Gap in the literature in neuromuscular physiology: Since it is difficult to study the functions of the neuromuscular system in human subjects, most of our knowledge comes from studies on experimental animals. However, since the animals are usually anaesthetized or decerebrated in these experiments, and since such reduction processes are known to alter the synaptic interactions, it is not possible to directly apply these findings to human subjects. Therefore, details of the synaptic interactions between sensory or cortical afferents and motoneurons, the process of feed-back from the peripheral receptors to the motoneurons, the pathways used in these processes, and conditions where such synaptic interactions are modulated are still unknown in human subjects. Because of the fact that we do not yet understand the functions of the neuromuscular system in human subjects, we cannot develop knowledge based methods for diagnosing and treating neuromuscular dysfunctions. The main aim of this project therefore is to investigate some of the functions of the human neuromuscular system.

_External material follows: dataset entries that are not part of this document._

## config.mk

```make
export PLATFORM = sky130hd
export DESIGN_NAME = multiplier_seq_param
export DESIGN_NICKNAME = d
export VERILOG_FILES = /design/src/rtl/mult_pkg.sv /design/src/rtl/add_sub_n.sv /design/src/rtl/multiplier_seq_param.sv
export SDC_FILE = /design/constraint.sdc
export NUM_CORES = 1
export LEC_CHECK = 0
export BUFFER_PORTS_ARGS = -buffer_cell sky130_fd_sc_hd__buf_4
export CORE_ASPECT_RATIO = 0.75
export CORE_MARGIN = 10
export CORE_UTILIZATION = 57
export DETAILED_ROUTE_END_ITERATION = 12
export GPL_TIMING_DRIVEN = 0
export HOLD_SLACK_MARGIN = 0.1
export PLACE_DENSITY = 0.84
export SLEW_MARGIN = 10
export SYNTH_ARGS = -nofsm -noshare
export SYNTH_HDL_FRONTEND = slang
export SYNTH_SLANG_ARGS = --single-unit
export TNS_END_PERCENT = 50
```

## constraint.sdc

```tcl
create_clock -name Clk -period 7.67 [get_ports Clk]
set_input_delay 0.767 -clock Clk [delete_from_list [all_inputs] [get_ports Clk]]
set_output_delay 0.767 -clock Clk [all_outputs]
set_load 0.02 [all_outputs]
```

Current projects in the lab aim to:
1. Discover the EMG interference in EEG;
2. Discover the functions of the Renshaw circuitry in human motor control;
3. Discover the physiology of the vibration induced reflex responses;
4. Investigate the cortically evoked silent period using frequency analysis;
5. Study the ALS effect on motor neurons of humans and experimental animals.
Methods and Design: To achieve the above-mentioned goals, we stimulate either the peripheral receptors using mechanical or electrical means or the motor cortex using transcranial magnetic stimulator. The response of skeletal muscles to such stimuli are recorded using surface and intramuscular electromyography electrodes to estimate the properties of the neuronal circuitries, number of synapses and the properties of the synaptic potentials.

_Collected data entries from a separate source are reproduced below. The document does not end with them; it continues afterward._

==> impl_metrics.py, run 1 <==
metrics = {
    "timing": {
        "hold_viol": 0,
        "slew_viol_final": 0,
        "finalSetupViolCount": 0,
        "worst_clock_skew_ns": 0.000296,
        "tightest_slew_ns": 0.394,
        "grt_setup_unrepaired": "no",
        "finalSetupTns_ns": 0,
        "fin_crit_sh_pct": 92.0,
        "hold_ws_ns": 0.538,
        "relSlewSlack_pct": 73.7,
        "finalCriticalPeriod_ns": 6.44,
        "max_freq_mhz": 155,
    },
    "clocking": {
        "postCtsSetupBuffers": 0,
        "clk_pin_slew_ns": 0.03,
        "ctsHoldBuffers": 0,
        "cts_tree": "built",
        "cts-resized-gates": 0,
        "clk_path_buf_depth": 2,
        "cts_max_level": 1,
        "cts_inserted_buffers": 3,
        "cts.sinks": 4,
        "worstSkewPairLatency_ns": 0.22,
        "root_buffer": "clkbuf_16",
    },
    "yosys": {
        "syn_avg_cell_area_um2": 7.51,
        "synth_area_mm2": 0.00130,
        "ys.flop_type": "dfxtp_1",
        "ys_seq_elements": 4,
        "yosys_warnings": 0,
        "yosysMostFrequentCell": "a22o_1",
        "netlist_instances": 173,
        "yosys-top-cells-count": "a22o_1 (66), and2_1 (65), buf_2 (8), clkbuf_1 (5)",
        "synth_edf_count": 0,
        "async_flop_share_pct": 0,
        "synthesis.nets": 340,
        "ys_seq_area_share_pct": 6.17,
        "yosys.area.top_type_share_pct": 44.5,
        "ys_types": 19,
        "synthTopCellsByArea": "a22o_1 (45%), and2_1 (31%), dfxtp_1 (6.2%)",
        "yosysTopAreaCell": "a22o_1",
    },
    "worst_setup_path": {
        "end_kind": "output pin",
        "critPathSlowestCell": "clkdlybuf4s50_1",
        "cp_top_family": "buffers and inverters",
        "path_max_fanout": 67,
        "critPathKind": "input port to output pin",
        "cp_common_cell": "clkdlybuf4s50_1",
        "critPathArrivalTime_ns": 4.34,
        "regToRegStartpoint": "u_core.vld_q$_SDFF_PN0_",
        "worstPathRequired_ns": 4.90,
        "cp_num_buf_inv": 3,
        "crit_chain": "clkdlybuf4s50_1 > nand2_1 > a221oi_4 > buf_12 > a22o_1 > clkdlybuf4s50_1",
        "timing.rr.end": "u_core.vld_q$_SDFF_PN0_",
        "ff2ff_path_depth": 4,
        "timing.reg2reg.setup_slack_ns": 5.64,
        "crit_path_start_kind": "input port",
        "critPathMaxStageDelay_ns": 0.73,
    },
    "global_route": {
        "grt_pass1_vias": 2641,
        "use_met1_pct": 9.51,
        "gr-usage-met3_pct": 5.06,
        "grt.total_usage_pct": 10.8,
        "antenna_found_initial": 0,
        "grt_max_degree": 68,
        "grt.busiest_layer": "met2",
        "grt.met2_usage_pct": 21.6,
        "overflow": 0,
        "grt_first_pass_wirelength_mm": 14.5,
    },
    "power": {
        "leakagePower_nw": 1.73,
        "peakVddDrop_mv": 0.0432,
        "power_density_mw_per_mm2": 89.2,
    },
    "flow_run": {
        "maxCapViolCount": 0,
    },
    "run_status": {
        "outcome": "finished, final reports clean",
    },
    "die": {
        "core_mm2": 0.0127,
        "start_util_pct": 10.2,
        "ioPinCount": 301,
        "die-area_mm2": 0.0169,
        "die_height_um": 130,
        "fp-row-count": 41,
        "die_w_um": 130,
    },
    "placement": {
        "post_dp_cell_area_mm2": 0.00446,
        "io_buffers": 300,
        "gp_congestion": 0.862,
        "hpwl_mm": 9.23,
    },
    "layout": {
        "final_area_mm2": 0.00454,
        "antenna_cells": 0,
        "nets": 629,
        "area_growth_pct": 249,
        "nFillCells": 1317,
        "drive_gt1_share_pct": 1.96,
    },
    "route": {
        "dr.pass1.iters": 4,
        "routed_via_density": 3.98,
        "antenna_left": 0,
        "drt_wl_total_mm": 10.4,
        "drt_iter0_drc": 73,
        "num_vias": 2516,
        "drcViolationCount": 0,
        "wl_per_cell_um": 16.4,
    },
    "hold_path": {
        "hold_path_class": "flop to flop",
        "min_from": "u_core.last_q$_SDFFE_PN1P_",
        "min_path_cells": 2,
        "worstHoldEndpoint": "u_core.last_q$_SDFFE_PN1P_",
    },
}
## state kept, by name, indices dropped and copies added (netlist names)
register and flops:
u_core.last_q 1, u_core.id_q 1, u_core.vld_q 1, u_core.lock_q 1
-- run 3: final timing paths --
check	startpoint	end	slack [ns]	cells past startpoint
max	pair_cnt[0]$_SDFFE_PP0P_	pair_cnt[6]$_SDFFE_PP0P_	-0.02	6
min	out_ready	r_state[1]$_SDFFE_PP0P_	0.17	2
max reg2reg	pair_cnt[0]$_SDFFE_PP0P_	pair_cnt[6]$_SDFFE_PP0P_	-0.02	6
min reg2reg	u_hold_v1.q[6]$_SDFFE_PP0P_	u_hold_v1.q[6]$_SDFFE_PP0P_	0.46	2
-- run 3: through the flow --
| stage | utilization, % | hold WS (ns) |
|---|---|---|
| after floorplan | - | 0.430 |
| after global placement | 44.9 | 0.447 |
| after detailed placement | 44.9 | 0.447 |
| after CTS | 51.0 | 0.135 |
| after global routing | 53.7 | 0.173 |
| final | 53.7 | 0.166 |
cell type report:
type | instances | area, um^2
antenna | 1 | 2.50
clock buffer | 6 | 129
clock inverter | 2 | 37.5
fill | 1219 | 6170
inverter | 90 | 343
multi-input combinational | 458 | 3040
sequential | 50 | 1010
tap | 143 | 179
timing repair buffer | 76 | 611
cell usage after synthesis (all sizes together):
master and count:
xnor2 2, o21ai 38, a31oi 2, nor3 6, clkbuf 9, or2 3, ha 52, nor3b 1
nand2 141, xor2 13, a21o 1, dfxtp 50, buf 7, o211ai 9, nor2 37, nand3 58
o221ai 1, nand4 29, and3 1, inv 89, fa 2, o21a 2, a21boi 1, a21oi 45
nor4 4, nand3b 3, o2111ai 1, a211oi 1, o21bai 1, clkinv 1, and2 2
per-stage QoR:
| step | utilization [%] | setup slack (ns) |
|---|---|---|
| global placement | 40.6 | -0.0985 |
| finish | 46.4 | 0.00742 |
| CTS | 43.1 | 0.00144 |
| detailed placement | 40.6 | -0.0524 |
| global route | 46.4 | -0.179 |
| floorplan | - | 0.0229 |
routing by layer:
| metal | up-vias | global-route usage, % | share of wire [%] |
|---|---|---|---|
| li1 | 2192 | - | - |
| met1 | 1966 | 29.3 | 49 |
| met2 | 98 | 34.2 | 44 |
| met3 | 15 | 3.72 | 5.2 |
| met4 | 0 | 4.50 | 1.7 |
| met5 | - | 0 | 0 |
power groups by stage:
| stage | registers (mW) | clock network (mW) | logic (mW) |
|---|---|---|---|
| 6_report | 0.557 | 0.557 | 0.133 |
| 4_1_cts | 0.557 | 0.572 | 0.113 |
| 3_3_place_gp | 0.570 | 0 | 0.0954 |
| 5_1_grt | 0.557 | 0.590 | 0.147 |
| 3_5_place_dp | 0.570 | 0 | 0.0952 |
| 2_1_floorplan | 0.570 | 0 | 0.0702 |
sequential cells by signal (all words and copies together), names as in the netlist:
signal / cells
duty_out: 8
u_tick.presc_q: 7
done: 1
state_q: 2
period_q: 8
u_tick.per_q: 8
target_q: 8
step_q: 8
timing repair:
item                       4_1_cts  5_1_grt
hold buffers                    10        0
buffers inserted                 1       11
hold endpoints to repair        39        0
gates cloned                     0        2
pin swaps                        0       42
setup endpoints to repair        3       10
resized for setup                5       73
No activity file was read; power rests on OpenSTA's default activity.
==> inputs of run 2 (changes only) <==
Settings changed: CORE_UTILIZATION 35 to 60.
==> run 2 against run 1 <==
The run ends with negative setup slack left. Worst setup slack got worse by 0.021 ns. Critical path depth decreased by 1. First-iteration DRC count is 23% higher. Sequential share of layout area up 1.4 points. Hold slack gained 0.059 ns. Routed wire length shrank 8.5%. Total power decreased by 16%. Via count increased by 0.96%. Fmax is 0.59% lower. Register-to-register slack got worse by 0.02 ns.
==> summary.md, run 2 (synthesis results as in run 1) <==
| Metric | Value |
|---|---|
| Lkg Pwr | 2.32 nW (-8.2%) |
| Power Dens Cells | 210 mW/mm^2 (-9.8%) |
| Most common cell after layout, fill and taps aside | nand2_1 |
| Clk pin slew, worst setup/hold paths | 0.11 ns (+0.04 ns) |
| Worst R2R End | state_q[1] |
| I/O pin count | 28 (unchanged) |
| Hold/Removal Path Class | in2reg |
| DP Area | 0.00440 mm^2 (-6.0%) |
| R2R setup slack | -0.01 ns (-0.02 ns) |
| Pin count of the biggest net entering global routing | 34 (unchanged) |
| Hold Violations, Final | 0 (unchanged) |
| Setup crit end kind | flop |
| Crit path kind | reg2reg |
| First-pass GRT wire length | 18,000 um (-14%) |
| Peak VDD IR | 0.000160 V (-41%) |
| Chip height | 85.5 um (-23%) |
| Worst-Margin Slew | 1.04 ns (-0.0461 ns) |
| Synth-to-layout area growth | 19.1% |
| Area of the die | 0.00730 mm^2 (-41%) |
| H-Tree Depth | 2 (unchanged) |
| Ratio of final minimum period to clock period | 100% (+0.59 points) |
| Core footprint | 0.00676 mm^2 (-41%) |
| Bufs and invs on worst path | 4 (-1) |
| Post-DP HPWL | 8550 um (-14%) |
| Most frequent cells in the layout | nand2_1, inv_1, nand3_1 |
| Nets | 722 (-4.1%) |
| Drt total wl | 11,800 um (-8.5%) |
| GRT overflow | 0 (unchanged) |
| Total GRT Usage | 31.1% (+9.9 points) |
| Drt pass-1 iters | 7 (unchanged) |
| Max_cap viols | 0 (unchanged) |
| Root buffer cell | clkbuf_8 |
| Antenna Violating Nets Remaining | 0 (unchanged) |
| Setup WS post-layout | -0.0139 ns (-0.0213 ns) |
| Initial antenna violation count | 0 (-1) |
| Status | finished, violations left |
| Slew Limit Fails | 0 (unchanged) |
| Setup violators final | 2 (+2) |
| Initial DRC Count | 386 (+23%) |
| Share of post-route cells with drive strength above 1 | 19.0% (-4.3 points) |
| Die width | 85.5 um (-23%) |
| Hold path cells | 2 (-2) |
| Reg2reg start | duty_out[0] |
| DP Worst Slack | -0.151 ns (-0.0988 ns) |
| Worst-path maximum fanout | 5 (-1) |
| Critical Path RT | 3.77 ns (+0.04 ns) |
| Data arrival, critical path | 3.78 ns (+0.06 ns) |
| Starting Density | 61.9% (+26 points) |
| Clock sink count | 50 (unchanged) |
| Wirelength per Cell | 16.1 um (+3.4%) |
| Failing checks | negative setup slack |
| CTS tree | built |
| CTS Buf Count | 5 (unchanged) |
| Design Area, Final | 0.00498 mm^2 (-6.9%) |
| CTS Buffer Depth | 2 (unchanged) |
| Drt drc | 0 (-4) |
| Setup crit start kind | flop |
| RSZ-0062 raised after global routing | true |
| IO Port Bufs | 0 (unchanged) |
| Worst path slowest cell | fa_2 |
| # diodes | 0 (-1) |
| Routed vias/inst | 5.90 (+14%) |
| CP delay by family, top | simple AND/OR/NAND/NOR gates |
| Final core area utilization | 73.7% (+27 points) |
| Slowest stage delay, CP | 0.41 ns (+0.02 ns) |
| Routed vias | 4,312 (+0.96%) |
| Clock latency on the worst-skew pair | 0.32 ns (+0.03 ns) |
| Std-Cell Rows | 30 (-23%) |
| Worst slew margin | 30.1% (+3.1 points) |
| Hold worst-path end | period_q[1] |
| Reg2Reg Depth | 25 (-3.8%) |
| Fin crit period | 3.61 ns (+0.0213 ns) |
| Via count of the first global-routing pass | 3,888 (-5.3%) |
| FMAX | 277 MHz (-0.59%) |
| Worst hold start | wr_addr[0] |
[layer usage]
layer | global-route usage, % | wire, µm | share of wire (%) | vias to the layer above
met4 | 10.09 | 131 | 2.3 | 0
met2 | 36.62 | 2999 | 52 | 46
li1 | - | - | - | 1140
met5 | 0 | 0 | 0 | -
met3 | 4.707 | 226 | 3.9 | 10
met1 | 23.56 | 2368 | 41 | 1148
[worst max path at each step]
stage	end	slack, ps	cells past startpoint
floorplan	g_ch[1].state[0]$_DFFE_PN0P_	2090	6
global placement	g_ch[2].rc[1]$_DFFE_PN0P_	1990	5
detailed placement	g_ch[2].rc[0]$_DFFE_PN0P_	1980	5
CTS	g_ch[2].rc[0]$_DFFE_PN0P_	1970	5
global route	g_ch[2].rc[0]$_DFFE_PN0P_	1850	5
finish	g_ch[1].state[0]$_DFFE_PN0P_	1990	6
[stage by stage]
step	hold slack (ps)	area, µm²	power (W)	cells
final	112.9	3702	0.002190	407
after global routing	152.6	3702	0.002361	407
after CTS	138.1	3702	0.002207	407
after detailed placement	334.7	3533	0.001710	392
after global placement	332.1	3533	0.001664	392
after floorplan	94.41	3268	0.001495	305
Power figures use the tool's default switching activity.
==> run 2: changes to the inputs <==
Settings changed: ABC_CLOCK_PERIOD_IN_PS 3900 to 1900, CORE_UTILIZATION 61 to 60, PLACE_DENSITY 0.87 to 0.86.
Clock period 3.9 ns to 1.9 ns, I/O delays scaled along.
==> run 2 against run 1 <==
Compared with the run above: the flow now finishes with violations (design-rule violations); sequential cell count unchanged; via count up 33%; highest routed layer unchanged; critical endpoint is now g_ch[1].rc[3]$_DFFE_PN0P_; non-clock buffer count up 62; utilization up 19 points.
## config.mk

```make
export PLATFORM = sky130hd
export DESIGN_NAME = i3c_fmt_fifo_flat
export DESIGN_NICKNAME = d
export VERILOG_FILES = /design/src/rtl/i3c_fmt_fifo_if.sv /design/src/rtl/i3c_fmt_fifo.sv /design/src/flat_wrapper.sv
export SDC_FILE = /design/constraint.sdc
export NUM_CORES = 1
export LEC_CHECK = 0
export CAP_MARGIN = 25
export CORE_UTILIZATION = 60
export CTS_CLUSTER_DIAMETER = 100
export DETAILED_ROUTE_END_ITERATION = 16
export GPL_TIMING_DRIVEN = 1
export HOLD_SLACK_MARGIN = 0.02
export PLACE_DENSITY_LB_ADDON = 0.2
export SYNTH_ARGS = -nofsm -noshare
export SYNTH_HDL_FRONTEND = slang
export SYNTH_SLANG_ARGS = --single-unit
export TNS_END_PERCENT = 100
```

## constraint.sdc

```tcl
create_clock -name clk_i -period 7.6 [get_ports clk_i]
set_input_delay 1.14 -clock clk_i [delete_from_list [all_inputs] [get_ports clk_i]]
set_output_delay 1.14 -clock clk_i [all_outputs]
set_load 0.005 [all_outputs]
```
===== config.mk =====
export PLATFORM = sky130hd
export DESIGN_NAME = ws_sa_ctrl
export DESIGN_NICKNAME = d
export VERILOG_FILES = /design/src/rtl/ws_sa_ctrl.sv
export SDC_FILE = /design/constraint.sdc
export NUM_CORES = 1
export LEC_CHECK = 0
export BUFFER_PORTS_ARGS = -buffer_cell sky130_fd_sc_hd__buf_2
export CAP_MARGIN = 0
export CORE_AREA = 2 2 282 284
export CTS_CLUSTER_DIAMETER = 100
export DETAILED_ROUTE_END_ITERATION = 16
export DIE_AREA = 0 0 284 286
export PLACE_DENSITY_LB_ADDON = 0.12
export SYNTH_ARGS = -nofsm -noshare
export SYNTH_HDL_FRONTEND = slang
export SYNTH_SLANG_ARGS = --single-unit

===== constraint.sdc =====
create_clock -name clk -period 5.9 [get_ports clk]
set_clock_uncertainty 0.05 [all_clocks]
set_input_delay 0.295 -clock clk [delete_from_list [all_inputs] [get_ports clk]]
set_output_delay 0.295 -clock clk [all_outputs]
set_load 0.05 [all_outputs]
**config.mk**
```make
export PLATFORM = sky130hd
export DESIGN_NAME = rom_dump_sequencer
export DESIGN_NICKNAME = d
export VERILOG_FILES = /design/src/rtl/rom_reader_pkg.sv /design/src/rtl/rom_dump_sequencer_wait_counter.sv /design/src/rtl/rom_dump_sequencer.sv
export SDC_FILE = /design/constraint.sdc
export NUM_CORES = 1
export LEC_CHECK = 0
export CORE_ASPECT_RATIO = 1.1
export CORE_MARGIN = 3
export CORE_UTILIZATION = 54
export CTS_CLUSTER_DIAMETER = 50
export DETAILED_ROUTE_END_ITERATION = 12
export PLACE_DENSITY = 0.84
export SKIP_LAST_GASP = 1
export SLEW_MARGIN = 0
export SYNTH_ARGS = -nofsm -noshare
export SYNTH_HDL_FRONTEND = slang
export SYNTH_HIERARCHICAL = 1
export SYNTH_SLANG_ARGS = --single-unit
export TNS_END_PERCENT = 1
```
**constraint.sdc**
```tcl
create_clock -name clk -period 5 [get_ports clk]
set_input_delay 1 -clock clk [delete_from_list [all_inputs] [get_ports clk]]
set_output_delay 1 -clock clk [all_outputs]
set_load 0.01 [all_outputs]
```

Significance: With these studies, we are aiming to investigate the connections between peripheral receptors / motor cortex and motoneurons in human volunteers using our error-free new method of frequency analysis. With the new method, we aim to find out which of the ‘previously-establish’ pathways are genuine and which are erroneous. Using the new method, we are also likely to discover previously unknown neuronal pathways that could not have been illustrated using the classical methods. Furthermore, we will also find out whether or not synapses in neuronal pathways are modulated during movement. This study will also set the norm for future human reflex studies and change some of the current beliefs on the reflex connections. Since reflexes are used to probe the human neuromuscular system and to estimate synaptic potentials, this information will be used to form the wiring diagram of the human nervous system. Therefore, these studies will establish the correct circuitries and will help understand the operation of the neuromuscular system so that this information can be utilized in clinical neurology to develop knowledge based methods for diagnosis and treatment of neuromuscular dysfunctions. This knowledge can also be used to develop feedback controlled artificial limbs for spinal injury patients.